BRIEF —
Both the line containing "o21ai_0 0.12, o21ai_0" and the line containing "a222oi 3, a21o 9, nor2 30, a21oi 16" belong to the span. Output exactly that span from the listing below, and nothing outside it.

RECORDS FOR THIS TASK —
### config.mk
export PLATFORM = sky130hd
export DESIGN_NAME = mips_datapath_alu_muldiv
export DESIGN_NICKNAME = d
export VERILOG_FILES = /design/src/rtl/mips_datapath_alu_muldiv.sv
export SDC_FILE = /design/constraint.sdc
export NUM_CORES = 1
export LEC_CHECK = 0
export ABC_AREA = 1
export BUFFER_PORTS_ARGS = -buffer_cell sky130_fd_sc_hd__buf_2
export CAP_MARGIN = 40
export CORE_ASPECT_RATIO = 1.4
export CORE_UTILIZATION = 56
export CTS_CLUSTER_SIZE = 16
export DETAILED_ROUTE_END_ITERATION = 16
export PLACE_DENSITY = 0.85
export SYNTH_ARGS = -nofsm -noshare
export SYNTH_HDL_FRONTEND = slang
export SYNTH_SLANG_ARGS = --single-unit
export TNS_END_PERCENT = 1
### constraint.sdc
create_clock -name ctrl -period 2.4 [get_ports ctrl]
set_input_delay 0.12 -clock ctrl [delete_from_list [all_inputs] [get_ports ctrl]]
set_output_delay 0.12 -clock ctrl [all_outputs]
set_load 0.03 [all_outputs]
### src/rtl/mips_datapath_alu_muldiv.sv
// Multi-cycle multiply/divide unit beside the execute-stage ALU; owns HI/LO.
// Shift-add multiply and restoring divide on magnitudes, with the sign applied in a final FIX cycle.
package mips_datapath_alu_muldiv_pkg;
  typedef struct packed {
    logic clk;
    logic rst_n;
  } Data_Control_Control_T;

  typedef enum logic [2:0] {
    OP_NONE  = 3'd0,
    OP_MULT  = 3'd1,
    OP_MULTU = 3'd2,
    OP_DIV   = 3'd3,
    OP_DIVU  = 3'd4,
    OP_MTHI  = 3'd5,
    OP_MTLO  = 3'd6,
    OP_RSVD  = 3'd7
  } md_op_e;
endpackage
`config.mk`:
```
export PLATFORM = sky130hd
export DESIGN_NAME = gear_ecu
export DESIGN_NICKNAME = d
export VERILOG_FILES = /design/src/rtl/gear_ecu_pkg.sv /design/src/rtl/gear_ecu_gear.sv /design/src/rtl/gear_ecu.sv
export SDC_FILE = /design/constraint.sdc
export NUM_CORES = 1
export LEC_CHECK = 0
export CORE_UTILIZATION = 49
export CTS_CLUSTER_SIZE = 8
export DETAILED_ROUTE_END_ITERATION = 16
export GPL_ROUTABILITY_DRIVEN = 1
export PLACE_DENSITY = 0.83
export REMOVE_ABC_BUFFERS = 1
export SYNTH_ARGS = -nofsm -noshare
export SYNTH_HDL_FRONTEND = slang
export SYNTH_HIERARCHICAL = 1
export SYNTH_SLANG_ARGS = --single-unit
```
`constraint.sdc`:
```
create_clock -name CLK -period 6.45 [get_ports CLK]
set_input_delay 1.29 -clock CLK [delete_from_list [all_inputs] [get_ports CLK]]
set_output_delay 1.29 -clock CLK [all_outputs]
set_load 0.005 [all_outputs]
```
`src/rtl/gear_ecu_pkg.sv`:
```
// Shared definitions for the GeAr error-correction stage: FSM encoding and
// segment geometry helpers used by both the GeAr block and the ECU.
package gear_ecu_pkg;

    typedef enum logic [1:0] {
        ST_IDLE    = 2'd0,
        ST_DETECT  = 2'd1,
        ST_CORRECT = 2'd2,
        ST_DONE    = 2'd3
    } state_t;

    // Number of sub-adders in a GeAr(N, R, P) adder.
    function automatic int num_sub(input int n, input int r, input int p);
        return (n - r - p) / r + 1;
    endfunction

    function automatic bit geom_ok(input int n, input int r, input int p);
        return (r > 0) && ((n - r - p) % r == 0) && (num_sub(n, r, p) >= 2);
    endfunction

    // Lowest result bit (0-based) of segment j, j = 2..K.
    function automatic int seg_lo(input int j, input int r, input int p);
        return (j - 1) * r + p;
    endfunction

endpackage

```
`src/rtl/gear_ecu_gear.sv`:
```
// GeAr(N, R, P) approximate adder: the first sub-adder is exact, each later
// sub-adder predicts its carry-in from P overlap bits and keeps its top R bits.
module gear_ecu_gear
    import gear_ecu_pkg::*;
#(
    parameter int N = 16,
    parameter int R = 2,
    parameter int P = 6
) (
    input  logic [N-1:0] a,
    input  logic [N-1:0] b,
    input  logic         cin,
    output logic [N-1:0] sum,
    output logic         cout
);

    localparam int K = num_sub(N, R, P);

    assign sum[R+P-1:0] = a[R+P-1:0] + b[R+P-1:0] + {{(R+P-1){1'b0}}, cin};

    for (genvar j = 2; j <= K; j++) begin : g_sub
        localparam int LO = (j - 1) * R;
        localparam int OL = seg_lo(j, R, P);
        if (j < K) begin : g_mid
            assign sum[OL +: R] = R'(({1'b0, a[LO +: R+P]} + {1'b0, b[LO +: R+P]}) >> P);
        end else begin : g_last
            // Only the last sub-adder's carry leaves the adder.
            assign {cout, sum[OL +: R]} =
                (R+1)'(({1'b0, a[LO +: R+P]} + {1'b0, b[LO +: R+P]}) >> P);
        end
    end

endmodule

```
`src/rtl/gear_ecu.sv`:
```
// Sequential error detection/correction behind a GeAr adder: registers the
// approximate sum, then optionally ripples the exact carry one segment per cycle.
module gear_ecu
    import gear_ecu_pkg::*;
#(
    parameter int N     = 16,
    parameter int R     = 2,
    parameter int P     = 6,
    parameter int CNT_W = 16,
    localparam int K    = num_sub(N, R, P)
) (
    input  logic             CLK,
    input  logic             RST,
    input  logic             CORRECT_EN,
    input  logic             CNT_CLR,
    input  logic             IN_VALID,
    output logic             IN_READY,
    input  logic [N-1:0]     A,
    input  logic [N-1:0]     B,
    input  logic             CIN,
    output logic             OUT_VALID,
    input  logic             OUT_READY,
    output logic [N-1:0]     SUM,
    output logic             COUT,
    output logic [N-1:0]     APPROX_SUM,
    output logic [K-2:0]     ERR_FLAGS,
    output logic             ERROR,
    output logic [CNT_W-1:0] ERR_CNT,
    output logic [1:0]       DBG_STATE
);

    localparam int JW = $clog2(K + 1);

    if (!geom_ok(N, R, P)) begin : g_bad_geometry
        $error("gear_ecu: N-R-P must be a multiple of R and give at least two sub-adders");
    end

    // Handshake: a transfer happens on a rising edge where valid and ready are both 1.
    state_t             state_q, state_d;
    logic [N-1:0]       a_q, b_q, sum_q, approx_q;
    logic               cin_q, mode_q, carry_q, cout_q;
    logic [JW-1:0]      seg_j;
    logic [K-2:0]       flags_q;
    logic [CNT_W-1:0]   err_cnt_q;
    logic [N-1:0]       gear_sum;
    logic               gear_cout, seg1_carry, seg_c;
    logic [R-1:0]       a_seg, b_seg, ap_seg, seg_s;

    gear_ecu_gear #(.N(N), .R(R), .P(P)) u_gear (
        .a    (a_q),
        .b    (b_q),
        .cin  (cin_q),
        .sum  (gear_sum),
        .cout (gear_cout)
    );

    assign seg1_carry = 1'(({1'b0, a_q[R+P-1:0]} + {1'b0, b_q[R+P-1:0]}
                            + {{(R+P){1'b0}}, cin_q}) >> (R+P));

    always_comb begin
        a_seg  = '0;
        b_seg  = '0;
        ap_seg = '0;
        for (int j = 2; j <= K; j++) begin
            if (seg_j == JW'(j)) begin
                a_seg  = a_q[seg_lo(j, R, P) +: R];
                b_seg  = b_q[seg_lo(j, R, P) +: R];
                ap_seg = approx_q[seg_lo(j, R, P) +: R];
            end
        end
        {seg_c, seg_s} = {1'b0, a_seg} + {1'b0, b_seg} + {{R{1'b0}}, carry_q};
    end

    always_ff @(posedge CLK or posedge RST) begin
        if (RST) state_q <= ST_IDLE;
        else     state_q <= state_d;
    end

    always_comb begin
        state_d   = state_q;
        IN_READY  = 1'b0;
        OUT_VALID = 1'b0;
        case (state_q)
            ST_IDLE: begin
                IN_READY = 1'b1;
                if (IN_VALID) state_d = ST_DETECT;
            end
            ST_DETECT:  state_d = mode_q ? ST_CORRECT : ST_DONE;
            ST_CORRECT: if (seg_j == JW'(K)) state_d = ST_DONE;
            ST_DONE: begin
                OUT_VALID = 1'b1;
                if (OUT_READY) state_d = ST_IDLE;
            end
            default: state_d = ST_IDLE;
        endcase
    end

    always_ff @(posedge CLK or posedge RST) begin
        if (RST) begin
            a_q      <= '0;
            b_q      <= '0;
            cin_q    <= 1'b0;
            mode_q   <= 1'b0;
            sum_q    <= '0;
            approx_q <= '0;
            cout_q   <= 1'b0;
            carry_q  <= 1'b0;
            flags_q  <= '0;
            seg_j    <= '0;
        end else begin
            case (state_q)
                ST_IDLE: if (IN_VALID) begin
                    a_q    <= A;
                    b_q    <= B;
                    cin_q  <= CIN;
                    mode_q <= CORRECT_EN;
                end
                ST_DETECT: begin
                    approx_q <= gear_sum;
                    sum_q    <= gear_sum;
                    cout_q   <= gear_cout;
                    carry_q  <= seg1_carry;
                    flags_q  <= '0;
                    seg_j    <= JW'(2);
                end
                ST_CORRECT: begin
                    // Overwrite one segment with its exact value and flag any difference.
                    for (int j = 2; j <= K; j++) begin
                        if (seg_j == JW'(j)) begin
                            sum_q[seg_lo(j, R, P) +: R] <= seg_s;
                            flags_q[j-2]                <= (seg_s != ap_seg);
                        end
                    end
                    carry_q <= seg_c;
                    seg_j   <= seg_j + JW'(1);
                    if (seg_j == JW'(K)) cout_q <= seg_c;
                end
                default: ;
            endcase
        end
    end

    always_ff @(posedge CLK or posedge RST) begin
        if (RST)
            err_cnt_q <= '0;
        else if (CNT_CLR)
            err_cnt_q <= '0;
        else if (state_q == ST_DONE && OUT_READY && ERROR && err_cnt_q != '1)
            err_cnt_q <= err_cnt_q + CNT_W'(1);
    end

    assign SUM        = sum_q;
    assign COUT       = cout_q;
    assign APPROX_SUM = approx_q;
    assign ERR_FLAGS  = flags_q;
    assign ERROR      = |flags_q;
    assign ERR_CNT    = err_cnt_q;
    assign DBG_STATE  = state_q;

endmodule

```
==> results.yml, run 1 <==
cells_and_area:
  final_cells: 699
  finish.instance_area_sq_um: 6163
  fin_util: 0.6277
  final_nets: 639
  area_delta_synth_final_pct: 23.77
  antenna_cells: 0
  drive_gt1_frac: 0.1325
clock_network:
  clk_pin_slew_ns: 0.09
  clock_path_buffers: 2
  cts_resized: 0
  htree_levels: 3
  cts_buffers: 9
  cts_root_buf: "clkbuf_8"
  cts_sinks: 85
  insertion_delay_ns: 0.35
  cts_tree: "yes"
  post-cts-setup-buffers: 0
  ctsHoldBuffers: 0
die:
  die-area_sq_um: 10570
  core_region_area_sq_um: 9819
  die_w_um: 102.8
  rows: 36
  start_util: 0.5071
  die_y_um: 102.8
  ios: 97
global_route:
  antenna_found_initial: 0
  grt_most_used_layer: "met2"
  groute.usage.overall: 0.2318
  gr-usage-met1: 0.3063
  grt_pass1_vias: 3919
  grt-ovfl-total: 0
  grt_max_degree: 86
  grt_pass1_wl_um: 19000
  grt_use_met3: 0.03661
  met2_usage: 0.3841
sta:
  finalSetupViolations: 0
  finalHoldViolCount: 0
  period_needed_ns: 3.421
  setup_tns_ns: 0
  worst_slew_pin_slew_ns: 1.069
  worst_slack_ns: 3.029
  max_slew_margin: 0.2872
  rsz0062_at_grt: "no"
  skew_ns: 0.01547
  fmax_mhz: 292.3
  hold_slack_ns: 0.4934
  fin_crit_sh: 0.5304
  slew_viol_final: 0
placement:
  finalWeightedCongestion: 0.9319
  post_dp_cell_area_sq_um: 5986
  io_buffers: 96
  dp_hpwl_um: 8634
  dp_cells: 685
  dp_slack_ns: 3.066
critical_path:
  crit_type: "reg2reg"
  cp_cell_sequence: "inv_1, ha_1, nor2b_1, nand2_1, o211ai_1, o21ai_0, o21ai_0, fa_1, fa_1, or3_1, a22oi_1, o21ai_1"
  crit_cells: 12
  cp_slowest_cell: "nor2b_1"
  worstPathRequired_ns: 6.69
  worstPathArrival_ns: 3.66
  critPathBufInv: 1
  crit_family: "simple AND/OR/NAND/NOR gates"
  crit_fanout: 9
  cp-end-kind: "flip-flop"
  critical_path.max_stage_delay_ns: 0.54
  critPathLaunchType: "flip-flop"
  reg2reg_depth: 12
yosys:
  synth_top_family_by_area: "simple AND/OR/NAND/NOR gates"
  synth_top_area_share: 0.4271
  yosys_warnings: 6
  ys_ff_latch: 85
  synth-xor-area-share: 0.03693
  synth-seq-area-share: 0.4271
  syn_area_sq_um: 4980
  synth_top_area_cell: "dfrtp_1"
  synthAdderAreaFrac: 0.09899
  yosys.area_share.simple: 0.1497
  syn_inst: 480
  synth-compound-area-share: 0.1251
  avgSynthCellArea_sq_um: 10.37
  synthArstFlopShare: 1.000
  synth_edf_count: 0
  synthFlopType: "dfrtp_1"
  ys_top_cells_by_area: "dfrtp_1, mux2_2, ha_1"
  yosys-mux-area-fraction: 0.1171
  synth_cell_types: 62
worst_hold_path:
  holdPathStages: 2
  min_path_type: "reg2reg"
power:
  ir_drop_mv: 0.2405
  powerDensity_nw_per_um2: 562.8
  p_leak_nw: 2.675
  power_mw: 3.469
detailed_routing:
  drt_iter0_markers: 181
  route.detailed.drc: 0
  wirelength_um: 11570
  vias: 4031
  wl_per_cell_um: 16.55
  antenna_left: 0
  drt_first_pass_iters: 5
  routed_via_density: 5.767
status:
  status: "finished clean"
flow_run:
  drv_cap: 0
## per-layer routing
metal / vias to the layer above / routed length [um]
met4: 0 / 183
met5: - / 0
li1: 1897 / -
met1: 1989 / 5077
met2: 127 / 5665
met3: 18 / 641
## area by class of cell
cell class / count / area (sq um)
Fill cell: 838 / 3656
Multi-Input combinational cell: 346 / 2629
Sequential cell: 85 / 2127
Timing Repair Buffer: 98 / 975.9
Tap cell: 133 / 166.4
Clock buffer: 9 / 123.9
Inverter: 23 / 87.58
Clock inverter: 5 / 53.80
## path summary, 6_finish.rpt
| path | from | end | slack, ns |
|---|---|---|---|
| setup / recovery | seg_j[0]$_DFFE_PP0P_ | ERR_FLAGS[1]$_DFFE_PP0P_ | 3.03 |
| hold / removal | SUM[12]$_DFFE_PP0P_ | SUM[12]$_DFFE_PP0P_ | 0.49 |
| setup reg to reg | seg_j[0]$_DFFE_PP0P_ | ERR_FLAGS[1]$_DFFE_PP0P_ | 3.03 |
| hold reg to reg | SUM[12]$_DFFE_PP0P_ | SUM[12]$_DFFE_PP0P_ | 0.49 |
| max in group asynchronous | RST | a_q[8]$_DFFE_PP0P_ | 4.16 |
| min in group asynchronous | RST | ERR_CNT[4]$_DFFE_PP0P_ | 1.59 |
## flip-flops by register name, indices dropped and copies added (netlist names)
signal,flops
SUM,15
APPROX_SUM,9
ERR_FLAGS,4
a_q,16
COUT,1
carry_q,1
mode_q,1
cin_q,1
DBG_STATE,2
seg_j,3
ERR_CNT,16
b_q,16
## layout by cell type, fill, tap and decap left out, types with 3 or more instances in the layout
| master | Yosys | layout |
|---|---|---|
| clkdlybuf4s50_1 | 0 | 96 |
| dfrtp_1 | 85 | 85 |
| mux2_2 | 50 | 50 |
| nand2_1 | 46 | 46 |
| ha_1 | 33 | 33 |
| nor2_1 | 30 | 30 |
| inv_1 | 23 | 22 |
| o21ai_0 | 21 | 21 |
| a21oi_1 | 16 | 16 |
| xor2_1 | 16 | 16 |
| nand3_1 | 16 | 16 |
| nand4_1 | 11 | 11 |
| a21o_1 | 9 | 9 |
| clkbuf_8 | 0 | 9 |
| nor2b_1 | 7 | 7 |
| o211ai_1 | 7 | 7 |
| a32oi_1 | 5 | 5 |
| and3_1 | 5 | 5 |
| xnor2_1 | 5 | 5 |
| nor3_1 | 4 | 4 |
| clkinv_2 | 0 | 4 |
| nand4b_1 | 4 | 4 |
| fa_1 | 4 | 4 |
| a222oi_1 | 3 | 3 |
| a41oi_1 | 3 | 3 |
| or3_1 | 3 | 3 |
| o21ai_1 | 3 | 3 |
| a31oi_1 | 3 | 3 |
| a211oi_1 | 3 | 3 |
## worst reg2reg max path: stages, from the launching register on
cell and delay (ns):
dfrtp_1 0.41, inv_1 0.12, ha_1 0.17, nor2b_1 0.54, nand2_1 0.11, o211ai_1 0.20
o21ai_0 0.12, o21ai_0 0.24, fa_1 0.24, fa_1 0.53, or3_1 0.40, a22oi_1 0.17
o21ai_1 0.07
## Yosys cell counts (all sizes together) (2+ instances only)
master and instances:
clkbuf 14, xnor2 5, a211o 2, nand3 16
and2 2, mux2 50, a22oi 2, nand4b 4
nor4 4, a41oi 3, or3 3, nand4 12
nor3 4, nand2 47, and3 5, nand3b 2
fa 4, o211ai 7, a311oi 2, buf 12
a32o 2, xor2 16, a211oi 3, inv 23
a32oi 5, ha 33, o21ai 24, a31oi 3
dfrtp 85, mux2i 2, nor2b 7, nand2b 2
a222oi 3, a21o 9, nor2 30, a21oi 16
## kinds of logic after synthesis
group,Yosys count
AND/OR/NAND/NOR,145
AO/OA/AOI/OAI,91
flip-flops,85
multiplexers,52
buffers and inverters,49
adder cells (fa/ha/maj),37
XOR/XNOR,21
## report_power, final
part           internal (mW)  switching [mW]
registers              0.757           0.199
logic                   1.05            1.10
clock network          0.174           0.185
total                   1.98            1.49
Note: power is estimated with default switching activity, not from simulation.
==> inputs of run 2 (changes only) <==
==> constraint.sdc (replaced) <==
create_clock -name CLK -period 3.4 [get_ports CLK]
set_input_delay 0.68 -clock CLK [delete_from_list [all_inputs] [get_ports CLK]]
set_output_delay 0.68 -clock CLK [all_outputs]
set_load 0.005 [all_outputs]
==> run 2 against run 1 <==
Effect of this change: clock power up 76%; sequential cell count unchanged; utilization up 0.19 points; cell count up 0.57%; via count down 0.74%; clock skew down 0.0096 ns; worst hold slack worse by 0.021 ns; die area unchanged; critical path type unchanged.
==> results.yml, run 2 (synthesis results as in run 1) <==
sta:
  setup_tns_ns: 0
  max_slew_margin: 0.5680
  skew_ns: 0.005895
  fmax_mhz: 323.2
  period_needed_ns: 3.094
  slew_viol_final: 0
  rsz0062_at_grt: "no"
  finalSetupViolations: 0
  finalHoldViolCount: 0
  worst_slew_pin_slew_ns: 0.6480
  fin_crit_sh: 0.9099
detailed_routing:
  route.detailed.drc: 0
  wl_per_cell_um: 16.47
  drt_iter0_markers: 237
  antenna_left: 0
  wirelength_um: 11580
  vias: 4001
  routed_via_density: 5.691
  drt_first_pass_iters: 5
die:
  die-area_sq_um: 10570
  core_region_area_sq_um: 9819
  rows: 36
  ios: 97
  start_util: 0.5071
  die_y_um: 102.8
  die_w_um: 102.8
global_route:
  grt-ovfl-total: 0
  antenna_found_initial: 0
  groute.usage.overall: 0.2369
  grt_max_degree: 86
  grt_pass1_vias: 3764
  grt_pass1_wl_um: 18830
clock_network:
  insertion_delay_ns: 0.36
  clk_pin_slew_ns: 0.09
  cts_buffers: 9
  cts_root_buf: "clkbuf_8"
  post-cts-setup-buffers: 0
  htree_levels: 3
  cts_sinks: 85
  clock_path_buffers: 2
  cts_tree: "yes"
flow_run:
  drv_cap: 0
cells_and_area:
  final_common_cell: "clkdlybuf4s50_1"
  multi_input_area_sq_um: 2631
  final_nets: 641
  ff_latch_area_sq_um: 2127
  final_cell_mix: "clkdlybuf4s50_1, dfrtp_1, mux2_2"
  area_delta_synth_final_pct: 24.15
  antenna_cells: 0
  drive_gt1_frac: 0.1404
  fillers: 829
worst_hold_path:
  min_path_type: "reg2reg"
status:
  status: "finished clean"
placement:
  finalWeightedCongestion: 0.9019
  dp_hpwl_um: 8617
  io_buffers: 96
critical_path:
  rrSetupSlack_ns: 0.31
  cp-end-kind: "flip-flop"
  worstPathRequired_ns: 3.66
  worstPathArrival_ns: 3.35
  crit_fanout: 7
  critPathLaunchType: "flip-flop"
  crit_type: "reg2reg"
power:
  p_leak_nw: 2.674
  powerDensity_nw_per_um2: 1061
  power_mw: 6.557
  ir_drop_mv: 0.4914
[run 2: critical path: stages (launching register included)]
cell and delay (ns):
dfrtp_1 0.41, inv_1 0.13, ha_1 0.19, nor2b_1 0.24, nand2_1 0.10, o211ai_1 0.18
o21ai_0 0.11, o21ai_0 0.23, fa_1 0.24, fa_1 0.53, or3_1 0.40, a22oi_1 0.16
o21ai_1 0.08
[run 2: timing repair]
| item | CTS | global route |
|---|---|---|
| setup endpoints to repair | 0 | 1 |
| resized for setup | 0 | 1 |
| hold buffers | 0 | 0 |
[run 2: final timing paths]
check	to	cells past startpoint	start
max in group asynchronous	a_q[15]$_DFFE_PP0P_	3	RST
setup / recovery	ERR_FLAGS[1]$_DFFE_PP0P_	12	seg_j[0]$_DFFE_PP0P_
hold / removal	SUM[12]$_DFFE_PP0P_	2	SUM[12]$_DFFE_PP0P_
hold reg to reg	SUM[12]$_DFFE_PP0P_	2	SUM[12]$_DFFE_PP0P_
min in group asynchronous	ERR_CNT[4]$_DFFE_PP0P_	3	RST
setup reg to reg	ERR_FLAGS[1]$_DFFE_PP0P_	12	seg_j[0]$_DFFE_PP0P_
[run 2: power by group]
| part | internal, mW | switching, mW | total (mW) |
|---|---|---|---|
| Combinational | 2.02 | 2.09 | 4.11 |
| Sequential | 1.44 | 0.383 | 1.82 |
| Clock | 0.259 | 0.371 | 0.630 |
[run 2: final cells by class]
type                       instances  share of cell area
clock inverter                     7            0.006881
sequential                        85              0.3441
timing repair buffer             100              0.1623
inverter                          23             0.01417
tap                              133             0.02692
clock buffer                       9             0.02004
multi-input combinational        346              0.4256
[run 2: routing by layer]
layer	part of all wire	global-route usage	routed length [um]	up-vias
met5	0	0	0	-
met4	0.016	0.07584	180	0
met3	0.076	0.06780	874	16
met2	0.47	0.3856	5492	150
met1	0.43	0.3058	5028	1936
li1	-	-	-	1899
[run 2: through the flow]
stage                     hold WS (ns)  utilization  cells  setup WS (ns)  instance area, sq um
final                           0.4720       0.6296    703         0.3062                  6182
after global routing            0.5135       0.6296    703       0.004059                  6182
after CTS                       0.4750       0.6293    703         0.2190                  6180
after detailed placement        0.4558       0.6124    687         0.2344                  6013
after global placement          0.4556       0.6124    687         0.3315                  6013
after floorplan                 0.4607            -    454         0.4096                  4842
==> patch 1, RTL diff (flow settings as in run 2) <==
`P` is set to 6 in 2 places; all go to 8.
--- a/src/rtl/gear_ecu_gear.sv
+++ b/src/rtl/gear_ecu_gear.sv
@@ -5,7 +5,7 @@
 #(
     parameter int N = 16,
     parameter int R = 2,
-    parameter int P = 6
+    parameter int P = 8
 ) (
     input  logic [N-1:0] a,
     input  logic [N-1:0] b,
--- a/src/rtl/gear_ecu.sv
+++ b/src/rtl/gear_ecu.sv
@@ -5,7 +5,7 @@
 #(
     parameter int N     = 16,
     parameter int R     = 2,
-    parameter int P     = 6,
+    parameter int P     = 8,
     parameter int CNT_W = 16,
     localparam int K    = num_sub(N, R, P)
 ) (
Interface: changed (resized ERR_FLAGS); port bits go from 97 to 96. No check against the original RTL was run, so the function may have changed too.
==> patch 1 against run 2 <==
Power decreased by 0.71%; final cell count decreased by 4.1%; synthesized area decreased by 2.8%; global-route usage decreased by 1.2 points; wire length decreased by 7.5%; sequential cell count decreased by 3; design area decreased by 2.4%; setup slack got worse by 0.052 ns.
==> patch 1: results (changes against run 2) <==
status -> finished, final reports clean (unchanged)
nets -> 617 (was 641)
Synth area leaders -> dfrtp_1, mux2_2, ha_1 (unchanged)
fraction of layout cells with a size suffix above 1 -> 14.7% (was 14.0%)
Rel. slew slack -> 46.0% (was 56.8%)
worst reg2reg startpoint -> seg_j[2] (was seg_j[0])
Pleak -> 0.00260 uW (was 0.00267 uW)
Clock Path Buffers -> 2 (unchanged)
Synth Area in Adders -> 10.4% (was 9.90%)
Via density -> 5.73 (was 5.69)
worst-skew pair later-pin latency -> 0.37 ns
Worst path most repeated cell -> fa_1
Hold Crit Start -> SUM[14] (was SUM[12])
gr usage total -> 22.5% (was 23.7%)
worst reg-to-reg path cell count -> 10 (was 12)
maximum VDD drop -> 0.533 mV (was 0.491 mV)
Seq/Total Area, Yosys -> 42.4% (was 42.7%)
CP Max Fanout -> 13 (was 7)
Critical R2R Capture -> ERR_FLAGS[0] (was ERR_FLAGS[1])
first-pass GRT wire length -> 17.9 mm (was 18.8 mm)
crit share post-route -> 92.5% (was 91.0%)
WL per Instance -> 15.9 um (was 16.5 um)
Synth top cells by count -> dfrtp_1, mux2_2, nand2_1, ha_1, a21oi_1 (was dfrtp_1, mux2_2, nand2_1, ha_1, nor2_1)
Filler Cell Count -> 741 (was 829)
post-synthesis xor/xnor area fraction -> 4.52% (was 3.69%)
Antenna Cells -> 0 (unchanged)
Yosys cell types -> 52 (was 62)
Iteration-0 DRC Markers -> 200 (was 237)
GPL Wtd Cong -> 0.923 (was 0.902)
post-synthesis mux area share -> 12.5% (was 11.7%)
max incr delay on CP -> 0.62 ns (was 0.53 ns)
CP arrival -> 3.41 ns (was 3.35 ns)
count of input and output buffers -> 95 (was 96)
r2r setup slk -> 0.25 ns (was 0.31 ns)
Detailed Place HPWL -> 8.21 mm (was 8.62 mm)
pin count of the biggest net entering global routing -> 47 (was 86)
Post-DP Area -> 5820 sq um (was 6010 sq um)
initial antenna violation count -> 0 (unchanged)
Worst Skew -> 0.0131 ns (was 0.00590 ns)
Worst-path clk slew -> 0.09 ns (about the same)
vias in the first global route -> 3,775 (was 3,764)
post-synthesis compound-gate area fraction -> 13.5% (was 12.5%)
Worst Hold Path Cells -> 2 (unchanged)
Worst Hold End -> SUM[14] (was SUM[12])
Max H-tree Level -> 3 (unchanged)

OUTPUT FOR THIS TASK —
o21ai_0 0.12, o21ai_0 0.24, fa_1 0.24, fa_1 0.53, or3_1 0.40, a22oi_1 0.17
o21ai_1 0.07
## Yosys cell counts (all sizes together) (2+ instances only)
master and instances:
clkbuf 14, xnor2 5, a211o 2, nand3 16
and2 2, mux2 50, a22oi 2, nand4b 4
nor4 4, a41oi 3, or3 3, nand4 12
nor3 4, nand2 47, and3 5, nand3b 2
fa 4, o211ai 7, a311oi 2, buf 12
a32o 2, xor2 16, a211oi 3, inv 23
a32oi 5, ha 33, o21ai 24, a31oi 3
dfrtp 85, mux2i 2, nor2b 7, nand2b 2
a222oi 3, a21o 9, nor2 30, a21oi 16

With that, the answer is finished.